Generally AI Episode 2: AI-Generated Speech and Music

12 Feb 2024 (over 1 year ago)

AI-Generated Voices

Stephen Hawking used a voice synthesizer called the Cortex 510, which was based on the voice of Dennis Clut.
Apple is introducing a new feature called "Personal Voice" in iOS, which allows users to create their own synthetic voice.
Artificially generated voices can be used for various purposes, including assisting individuals with speech disabilities, impersonating others for malicious intent, and editing audio content.
Meta's Voice Box model, an open-source tool, enables users to create synthetic voices, but access to the model is currently limited.
AI voice generation tools require explicit consent from the voice owner to create an artificial model of their voice.
Malicious use of AI-generated voices includes impersonating celebrities or individuals for financial gain or spreading misinformation.
Celebrities are offering services to record personalized voice messages for a fee, raising ethical concerns about consent and authenticity.
Protecting oneself from voice theft involves limiting publicly available recordings, being cautious of unusual requests (e.g., asking for gift cards), and verifying personal relationships through unique questions.
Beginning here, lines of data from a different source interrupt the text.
[src/rtl/hazard_tracker.sv]
// Hazard tracker for the 5-stage pipeline. It tracks E/M/W occupancy and drives stall and operand-forward selects.
// Define HAZARD_STATS_EN to add the saturating stall_cnt output.
module hazard_fwd_sel #(
  parameter int RA_W = 5
) (
  input  logic            use_src,
  input  logic [RA_W-1:0] src,
  input  logic            m_ok,
  input  logic [RA_W-1:0] m_dest,
  input  logic            w_ok,
  input  logic [RA_W-1:0] w_dest,
  output logic [1:0]      sel
);
  // src==0 short-circuits everything, so a dest of $0 can never forward.
  always_comb begin
    sel = 2'b00;
    if (use_src && src != '0) begin
      if (m_ok && m_dest == src)      sel = 2'b01;
      else if (w_ok && w_dest == src) sel = 2'b10;
    end
  end
endmodule

module hazard_tracker #(
  parameter int RA_W     = 5,
  parameter int LINK_REG = 31,
  parameter int STAT_W   = 32
) (
  input  logic              clk,
  input  logic              reset,
  input  logic [31:0]       instr_d,
  input  logic [3:0]        type_d,
  input  logic              valid_d,
  output logic              stall,
  output logic [1:0]        fwd_rs_d,
  output logic [1:0]        fwd_rt_d,
  output logic [1:0]        fwd_rs_e,
  output logic [1:0]        fwd_rt_e
`ifdef HAZARD_STATS_EN
  ,output logic [STAT_W-1:0] stall_cnt
`endif
);
  localparam logic [3:0] T_R = 4'd1, T_IMM = 4'd2, T_BR = 4'd3, T_LD = 4'd4,
                         T_JR = 4'd5, T_JAL = 4'd6, T_ST = 4'd7;

  typedef struct packed {
    logic            valid;
    logic [3:0]      typ;
    logic [RA_W-1:0] dest;
    logic [RA_W-1:0] rs;
    logic [RA_W-1:0] rt;
  } stage_t;

  stage_t e, m, w, d_ent;

  function automatic logic [RA_W-1:0] dest_of(input logic [31:0] ins, input logic [3:0] t);
    case (t)
      T_R:        dest_of = ins[11+:RA_W];
      T_IMM, T_LD: dest_of = ins[16+:RA_W];
      T_JAL:      dest_of = RA_W'(LINK_REG);
      default:    dest_of = '0;
    endcase
  endfunction

  function automatic logic uses_rs(input logic [3:0] t);
    uses_rs = (t == T_R) || (t == T_IMM) || (t == T_BR) || (t == T_LD) || (t == T_JR) || (t == T_ST);
  endfunction

  function automatic logic uses_rt(input logic [3:0] t);
    uses_rt = (t == T_R) || (t == T_BR) || (t == T_ST);
  endfunction

  function automatic logic src_hit(input logic [RA_W-1:0] dest, input logic [3:0] t,
                                   input logic [RA_W-1:0] rs, input logic [RA_W-1:0] rt);
    src_hit = (dest != '0) && ((uses_rs(t) && rs == dest) || (uses_rt(t) && rt == dest));
  endfunction

  always_comb begin
    d_ent       = '0;
    d_ent.valid = 1'b1;
    d_ent.typ   = type_d;
    d_ent.dest  = dest_of(instr_d, type_d);
    d_ent.rs    = instr_d[21+:RA_W];
    d_ent.rt    = instr_d[16+:RA_W];
  end

  // Branches and jr resolve in D, so any in-flight writer in E (or a load still in M) blocks them.
  logic d_early, e_hit, m_hit;
  assign d_early = (type_d == T_BR) || (type_d == T_JR);
  assign e_hit   = e.valid && src_hit(e.dest, type_d, d_ent.rs, d_ent.rt);
  assign m_hit   = m.valid && src_hit(m.dest, type_d, d_ent.rs, d_ent.rt);
  assign stall   = valid_d && ((e_hit && e.typ == T_LD) || (d_early && e_hit) ||
                               (d_early && m_hit && m.typ == T_LD));

  // Four select slots: D.rs, D.rt, E.rs, E.rt.
  logic                 m_ok, w_ok;
  logic [3:0]           use_v;
  logic [3:0][RA_W-1:0] src_v;
  logic [3:0][1:0]      sel_v;

  assign m_ok  = m.valid && m.typ != T_LD;
  assign w_ok  = w.valid;
  assign use_v = {e.valid && uses_rt(e.typ), e.valid && uses_rs(e.typ), uses_rt(type_d), uses_rs(type_d)};
  assign src_v = {e.rt, e.rs, d_ent.rt, d_ent.rs};

  for (genvar g = 0; g < 4; g++) begin : g_fwd
    hazard_fwd_sel #(.RA_W(RA_W)) u_sel (
      .use_src (use_v[g]),
      .src     (src_v[g]),
      .m_ok    (m_ok),
      .m_dest  (m.dest),
      .w_ok    (w_ok),
      .w_dest  (w.dest),
      .sel     (sel_v[g])
    );
  end

  assign fwd_rs_d = sel_v[0];
  assign fwd_rt_d = sel_v[1];
  assign fwd_rs_e = sel_v[2];
  assign fwd_rt_e = sel_v[3];

  always_ff @(posedge clk) begin
    if (reset) begin
      e <= '0;
      m <= '0;
      w <= '0;
    end else begin
      w <= m;
      m <= e;
      if (!stall && valid_d) e <= d_ent;
      else                   e.valid <= 1'b0;
    end
  end

`ifdef HAZARD_STATS_EN
  always_ff @(posedge clk) begin
    if (reset)                    stall_cnt <= '0;
    else if (stall && ~&stall_cnt) stall_cnt <= stall_cnt + 1'b1;
  end
`endif
endmodule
The ethical use of AI-generated voices should prioritize entertainment value and beneficial purposes, while considering potential malicious uses.
Deepfake technology, including AI-generated voices, poses legal challenges regarding copyright, ownership, and impersonation.

In the 1980s, hip-hop acts like Africa Bambaataa used synthesized sounds to replace real instruments, made possible by the development of MIDI (Musical Instrument Digital Interface).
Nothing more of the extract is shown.